YOUR TASK. Output exactly the lines from the line with "export VERILOG_FILES = /design/src/rtl/a2d_spi_resp.sv" through the end of the records below. Include nothing else.

[Collected data entries]
.....
<file path="config.mk">
export PLATFORM = sky130hd
export DESIGN_NAME = a2d_spi_resp
export DESIGN_NICKNAME = d
export VERILOG_FILES = /design/src/rtl/a2d_spi_resp.sv
export SDC_FILE = /design/constraint.sdc
export NUM_CORES = 1
export LEC_CHECK = 0
export BUFFER_PORTS_ARGS = -buffer_cell sky130_fd_sc_hd__buf_2
export CAP_MARGIN = 20
export CORE_UTILIZATION = 53
export CTS_CLUSTER_DIAMETER = 80
export DETAILED_ROUTE_END_ITERATION = 7
export PLACE_DENSITY = 0.86
export SETUP_SLACK_MARGIN = 0.2
export SYNTH_ARGS = -nofsm -noshare
export SYNTH_HDL_FRONTEND = slang
export SYNTH_SLANG_ARGS = --single-unit
export TNS_END_PERCENT = 100
</file>
<file path="constraint.sdc">
create_clock -name clk -period 3.81 [get_ports clk]
set_clock_uncertainty 0.2 [all_clocks]
set_input_delay 0.381 -clock clk [delete_from_list [all_inputs] [get_ports clk]]
set_output_delay 0.381 -clock clk [all_outputs]
set_load 0.02 [all_outputs]
</file>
.....
EXERCISE SOLUTION.
export VERILOG_FILES = /design/src/rtl/a2d_spi_resp.sv
export SDC_FILE = /design/constraint.sdc
export NUM_CORES = 1
export LEC_CHECK = 0
export BUFFER_PORTS_ARGS = -buffer_cell sky130_fd_sc_hd__buf_2
export CAP_MARGIN = 20
export CORE_UTILIZATION = 53
export CTS_CLUSTER_DIAMETER = 80
export DETAILED_ROUTE_END_ITERATION = 7
export PLACE_DENSITY = 0.86
export SETUP_SLACK_MARGIN = 0.2
export SYNTH_ARGS = -nofsm -noshare
export SYNTH_HDL_FRONTEND = slang
export SYNTH_SLANG_ARGS = --single-unit
export TNS_END_PERCENT = 100
</file>
<file path="constraint.sdc">
create_clock -name clk -period 3.81 [get_ports clk]
set_clock_uncertainty 0.2 [all_clocks]
set_input_delay 0.381 -clock clk [delete_from_list [all_inputs] [get_ports clk]]
set_output_delay 0.381 -clock clk [all_outputs]
set_load 0.02 [all_outputs]
</file>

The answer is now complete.